Tu n'étais plus en réanimation, et lorsque j'ai trouvé ta chambre dans le service de pneumologie, tu m'as regardé, hagarde, et j'ai entendu les machines biper et les gargouillements de tes glaires dans les tuyaux.Je t'ai donné l'ardoise magique qui me rappelle toujours Georges Perros, et trois fois tu as écrit "enfer". Tu m'as écrit de m'en aller, tu étais trop épuisée. Je me suis assis dehors, sur les marches du bâtiment et j'ai pleuré sans pouvoir m'arrêter. Les gens entraient et sortaient en détournant le regard, par crainte de la contagion, sans doute.

Saint Mathurin à la Mailleraye (vue sur Seine)

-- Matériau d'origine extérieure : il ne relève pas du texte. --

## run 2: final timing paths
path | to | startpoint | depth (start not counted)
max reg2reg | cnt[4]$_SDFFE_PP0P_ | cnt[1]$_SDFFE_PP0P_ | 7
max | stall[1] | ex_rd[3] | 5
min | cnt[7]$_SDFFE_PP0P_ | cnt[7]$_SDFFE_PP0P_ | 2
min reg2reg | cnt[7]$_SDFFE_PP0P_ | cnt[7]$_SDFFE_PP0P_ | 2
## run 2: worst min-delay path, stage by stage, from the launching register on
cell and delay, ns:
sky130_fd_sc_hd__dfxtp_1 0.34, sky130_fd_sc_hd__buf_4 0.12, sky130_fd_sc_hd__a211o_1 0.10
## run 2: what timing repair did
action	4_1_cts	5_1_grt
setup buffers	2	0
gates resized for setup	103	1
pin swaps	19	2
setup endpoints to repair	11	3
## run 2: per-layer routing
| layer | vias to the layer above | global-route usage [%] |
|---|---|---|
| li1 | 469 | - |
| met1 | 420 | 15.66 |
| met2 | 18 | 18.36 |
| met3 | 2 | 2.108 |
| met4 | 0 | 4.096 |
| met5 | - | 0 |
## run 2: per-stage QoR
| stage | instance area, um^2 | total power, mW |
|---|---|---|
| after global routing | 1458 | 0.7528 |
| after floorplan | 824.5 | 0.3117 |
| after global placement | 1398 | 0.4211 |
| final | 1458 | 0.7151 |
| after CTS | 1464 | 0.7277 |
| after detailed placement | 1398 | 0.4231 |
===== src/rtl/seg7_scan_ctrl.sv =====
// Time-multiplexed scan scheduler for a shared 4-digit common-anode seven-segment display.
// Inputs are snapshotted at each slot boundary and a blanking guard opens every slot.
module seg7_scan_ctrl #(
  parameter int TICK_DIV = 100000,
  parameter int GUARD    = 1000,
  parameter bit LZ_BLANK = 1'b0
) (
  input  logic        clk_in,
  input  logic        rst,
  input  logic        en,
  input  logic [15:0] value,
  input  logic [3:0]  blank,
  input  logic [3:0]  dp,
  output logic [3:0]  an,
  output logic [6:0]  seg,
  output logic        dp_out,
  output logic [1:0]  scan_idx,
  output logic        slot_tick
);

  localparam logic [16:0] CNT_MAX   = 17'(TICK_DIV - 1);
  localparam logic [16:0] GUARD_CNT = 17'(GUARD);

  logic [16:0] cnt;
  logic [1:0]  idx;
  logic [15:0] val_s;
  logic [3:0]  blank_s;
  logic [3:0]  dp_s;

  logic        wrap;
  logic        z3, z2, z1;
  logic [3:0]  lz;
  logic [3:0]  digit;
  logic        vis;
  logic [6:0]  hex_seg;

  assign wrap     = (cnt == CNT_MAX);
  assign scan_idx = idx;

  // Leading-zero suppression cascades down from the most significant digit.
  always_comb begin
    z3 = (val_s[15:12] == 4'h0);
    z2 = z3 && (val_s[11:8] == 4'h0);
    z1 = z2 && (val_s[7:4] == 4'h0);
    lz = 4'b0000;
    if (LZ_BLANK) lz = {z3, z2, z1, 1'b0};
  end

  assign digit = val_s[{idx, 2'b00} +: 4];
  assign vis   = en & ~blank_s[idx] & ~lz[idx];

  always_comb begin
    hex_seg = 7'h7F;
    case (digit)
      4'h0: hex_seg = 7'h40;
      4'h1: hex_seg = 7'h79;
      4'h2: hex_seg = 7'h24;
      4'h3: hex_seg = 7'h30;
      4'h4: hex_seg = 7'h19;
      4'h5: hex_seg = 7'h12;
      4'h6: hex_seg = 7'h02;
      4'h7: hex_seg = 7'h78;
      4'h8: hex_seg = 7'h00;
      4'h9: hex_seg = 7'h10;
      4'hA: hex_seg = 7'h08;
      4'hB: hex_seg = 7'h03;
      4'hC: hex_seg = 7'h46;
      4'hD: hex_seg = 7'h21;
      4'hE: hex_seg = 7'h06;
      4'hF: hex_seg = 7'h0E;
      default: hex_seg = 7'h7F;
    endcase
  end

  always_ff @(posedge clk_in) begin
    if (rst) begin
      cnt       <= '0;
      idx       <= '0;
      val_s     <= '0;
      blank_s   <= 4'b1111;
      dp_s      <= '0;
      slot_tick <= 1'b0;
      an        <= 4'b1111;
      seg       <= 7'h7F;
      dp_out    <= 1'b1;
    end else begin
      slot_tick <= wrap;
      if (wrap) begin
        cnt     <= '0;
        idx     <= idx + 2'd1;
        val_s   <= value;
        blank_s <= blank;
        dp_s    <= dp;
      end else begin
        cnt <= cnt + 17'd1;
      end
      // Outputs reflect the pre-edge slot state, so they trail cnt/idx by one cycle.
      if ((cnt < GUARD_CNT) || !vis) begin
        an     <= 4'b1111;
        seg    <= 7'h7F;
        dp_out <= 1'b1;
      end else begin
        an     <= ~(4'b0001 << idx);
        seg    <= hex_seg;
        dp_out <= ~dp_s[idx];
      end
    end
  end

endmodule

Des manèges bouchaient la vue sur le méandre, et entre les attractions bâchées,des jeunes par grappes, des filles qui s’entraînaient au twirling bâton pendant que des garçons leur volaient des baisers. Quelques uns, coiffés comme des footballeurs, frissonnaient sous leurs survêtements à bandes dorées et affectaient des pauses d'affranchis en allumant des cigarettes sous le vent. Par trois fois, surgissant d'entre les camions, un bateau a surgi qui semblait fondre sur le quai, mais passait au ras de la berge dans un grondement tranquille. La fille au maillot rose a lâché son bâton pour se blottir contre le mec siglé Adidas et soudain il a fait moins froid dans la nuit tombante.

jeudi 2 mai 2013

L'impardonné

L'enfant roux guettait ses sœurs depuis les branches du marronnier et les bombardait de bogues quand elles venaient à sortir. L'une d'elles, plus rousse encore, rentrait en pleurant se plaindre à la mère qui sommait son cadet de descendre, et infligeait la punition. Tu as toujours eu le cul rouge, qu'il s'agisse des fessées de ton tromblon de mère, ou des brûlures que t'infligeait l’abbé qui tenait lieu de maître d'école et qui te faisait asseoir sur le poêle. Fesses en feu et cheveux roux, te consumant d'une rancune inépuisable, fesses rouges et cheveux de flammes, c'est à ce titre qu'il faudrait te pardonner la violence et l'inceste et le sang et le sperme. Mais à seulement y penser ma main se serre sur la première pierre du chemin.

mercredi 1 mai 2013

Couteau

Il fouille le ventre des femmes, cherche trace de sa naissance, soupçonne le vide au-delà du gant de chair que son impatience déchire. Qu’elle gise ou geigne, il cure de ses cartilages le creux intolérable, et la laissera morte, pantelant d’une violence fichée là comme le drapeau d’une nation sans merci.